From the results shown in Table 1 above, the tensile strength of the fiber-reinforced synthetic resin bolt of the present invention is higher than that of the conventional bolt, and the fiber-reinforced synthetic resin bolt of the present invention is made of the conventional fiber-reinforced synthetic resin. It can be seen that the strength of the thread portion is higher than that of bolts, because it has a stronger pulling force.

With respect to the fiber-reinforced synthetic resin nut of the present invention, two types of fibers and resins similar to those of the fiber-reinforced synthetic resin bolt of the present invention are used by the method shown in FIGS. 5 and 6 described above. When a nut was manufactured and compared with a conventional nut made of fiber reinforced synthetic resin, substantially the same result as in Table 1 was obtained, and like the fiber reinforced synthetic resin bolt of the present invention, it is strong against pulling and strength of the screw thread portion. It has been found that an excellent nut can be obtained.

[0031]

According to the present invention, it is possible to obtain a bolt and nut made of fiber reinforced synthetic resin, which has a high tensile strength and a high breaking strength at the thread portion.

[Brief description of drawings]

FIG. 1 is a schematic partially enlarged cross-sectional view showing an example of a fiber-reinforced synthetic resin bolt of the present invention.

2 (a) to (d) are schematic views showing an example of one step of a method for manufacturing a fiber-reinforced synthetic resin bolt of the present invention.

3A to 3D are schematic views showing another example of the manufacturing process of the fiber-reinforced synthetic resin bolt of the present invention.

FIG. 4 is a schematic partial enlarged cross-sectional view showing an example of a fiber-reinforced synthetic resin nut according to the present invention.
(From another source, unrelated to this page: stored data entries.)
===== src/rtl/dbgb_pkg.sv =====
// Shared constants and types for the UART debug bus bridge.
// Assumes 8-bit link bytes; all codes here are fixed by the framing.
package dbgb_pkg;
    localparam logic [7:0] SYNC_B     = 8'h55;
    localparam logic [7:0] ESC_B      = 8'h5A;
    localparam logic [7:0] CMD_ID     = 8'h00;
    localparam logic [7:0] CMD_RST    = 8'h80;
    localparam logic [7:0] CMD_WR_INC = 8'h81;
    localparam logic [7:0] CMD_RD_INC = 8'h82;
    localparam logic [7:0] CMD_WR_FIX = 8'h83;
    localparam logic [7:0] CMD_RD_FIX = 8'h84;

    typedef enum logic [2:0] {
        ST_IDLE, ST_CMD, ST_ADDR, ST_LEN, ST_WDATA, ST_BUS_WR, ST_BUS_RD, ST_TX
    } state_e;
endpackage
5 (a) and 5 (b) are schematic views showing an example of a manufacturing process of the fiber-reinforced synthetic resin nut of the present invention.
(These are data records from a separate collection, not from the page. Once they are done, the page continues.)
===== src/rtl/tmr_irq_pkg.sv =====
package tmr_irq_pkg;
  localparam int NUM_SRC   = 4;
  localparam int DATA_W    = 2 * NUM_SRC;
  localparam int ADDR_W    = 2;
  localparam logic [ADDR_W-1:0] CTRL_OFS = 2'd0;
  localparam logic [ADDR_W-1:0] CLR_OFS  = 2'd1;

  typedef logic [NUM_SRC-1:0] src_vec_t;

  typedef struct packed {
    logic     ctrl_wr;
    logic     clr_wr;
    src_vec_t set_mask;
    src_vec_t clr_mask;
    src_vec_t en_data;
  } bus_cmd_t;
endpackage


===== src/rtl/tirq_bus_decode.sv =====
module tirq_bus_decode
  import tmr_irq_pkg::*;
#(
  parameter int NSRC = NUM_SRC,
  parameter int AW   = ADDR_W,
  localparam int DW  = 2 * NSRC
) (
  input  logic            clk,
  input  logic            rst_n,
  input  logic [AW-1:0]   addr,
  input  logic            wr,
  input  logic [DW-1:0]   wdata,
  input  logic [NSRC-1:0] pend,
  input  logic [NSRC-1:0] en,
  output logic            ctrl_wr,
  output logic            clr_wr,
  output logic [NSRC-1:0] set_mask,
  output logic [NSRC-1:0] clr_mask,
  output logic [NSRC-1:0] en_data,
  output logic [DW-1:0]   rdata
);
  logic hit_ctrl, hit_clr;

  always_comb begin
    hit_ctrl = (addr == AW'(CTRL_OFS));
    hit_clr  = (addr == AW'(CLR_OFS));
    ctrl_wr  = wr && hit_ctrl;
    clr_wr   = wr && hit_clr;
    set_mask = ctrl_wr ? wdata[NSRC-1:0] : '0;
    clr_mask = clr_wr  ? wdata[NSRC-1:0] : '0;
    en_data  = wdata[DW-1:NSRC];
    rdata    = hit_ctrl ? {en, pend} : '0;
  end

  assert_single_target_R11: assert property (@(posedge clk) disable iff (!rst_n)
    $onehot0({ctrl_wr, clr_wr}));
  assert_clr_reads_zero_R6: assert property (@(posedge clk) disable iff (!rst_n)
    (addr == AW'(CLR_OFS)) |-> (rdata == '0));
  assert_unmapped_reads_zero_R11: assert property (@(posedge clk) disable iff (!rst_n)
    (addr != AW'(CTRL_OFS) && addr != AW'(CLR_OFS)) |-> (rdata == '0));
endmodule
FIG. 6 is a schematic view showing an example of another manufacturing process of the fiber-reinforced synthetic resin nut of the present invention.

FIG. 7 is a schematic partial cross-sectional view showing an example of a conventional fiber-reinforced synthetic resin bolt.

8A and 8B are schematic partial cross-sectional views showing another example of a conventional fiber-reinforced synthetic resin bolt.

[Explanation of symbols]

1 Fiber reinforced synthetic resin bolt 2,41 vertical fibers 3,32,42 screw thread 4,43 weft fiber 5 Thread base 6 Top of screw thread 11,12 glass fiber 13 Fiber mass 14 core rod 15,46,48 prepreg 16,47 split mold 20 fibers 21 cylindrical body 22 Cylindrical core rod 23 cylindrical type 24 Pressing member 25 cylinder 26 cutting tools 27 Male screw 31,37 fiber 33 Tanibe 34 Uneven structure 36 core 40 Fiber reinforced synthetic resin nut 44 Nut body 45 screw type

   ─────────────────────────────────────────────────── ─── Continued front page    (72) Inventor Shoichi Yamamoto             3-1-25 Yoshioka Higashi, Ayase City, Kanagawa Prefecture             Limited company Sansho Giken

Claims (3)

[Claims] 1. A fiber-reinforced synthetic resin bolt, in which a plurality of fibers are arranged substantially parallel to each other in the axial direction of the bolt,
A fiber reinforced synthetic resin bolt in which fibers are arranged in a plane substantially perpendicular to the axis of the bolt. 2. Among the fibers arranged in a plane substantially perpendicular to the axis of the bolt, a part of the fibers reaches a height of at least 1/3 from the base of the screw thread. The fiber-reinforced synthetic resin bolt according to claim 1. 3. A fiber reinforced synthetic resin nut is provided with a thread in a thread portion thereof in a plane substantially perpendicular to an axial direction of a bolt assembled to the nut, and a part of the fiber is A fiber-reinforced synthetic resin nut having fibers reaching a height of at least 1/3 from the base.